Number of lines with the string "clock" in the entries below: report it, and nothing besides.

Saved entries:
****************
===== src/rtl/pch_ram.sv =====
module pch_ram #(
   parameter int WIDTH = 32,
   parameter int DEPTH = 95
) (
   input  logic                     clock,
   input  logic                     wr_en,
   input  logic [$clog2(DEPTH)-1:0] wr_addr,
   input  logic [WIDTH-1:0]         wr_data,
   input  logic                     rd_en,
   input  logic [$clog2(DEPTH)-1:0] rd_addr,
   output logic [WIDTH-1:0]         rd_data
);

   logic [WIDTH-1:0] mem_ff [DEPTH];
   logic [WIDTH-1:0] rd_data_ff;

   always_ff @(posedge clock) begin
      if (wr_en) begin
         mem_ff[wr_addr] <= wr_data;
      end
      if (rd_en) begin
         rd_data_ff <= mem_ff[rd_addr];
      end
   end

   assign rd_data = rd_data_ff;

endmodule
****************
■ **ANSWER FOR THE TASK**
2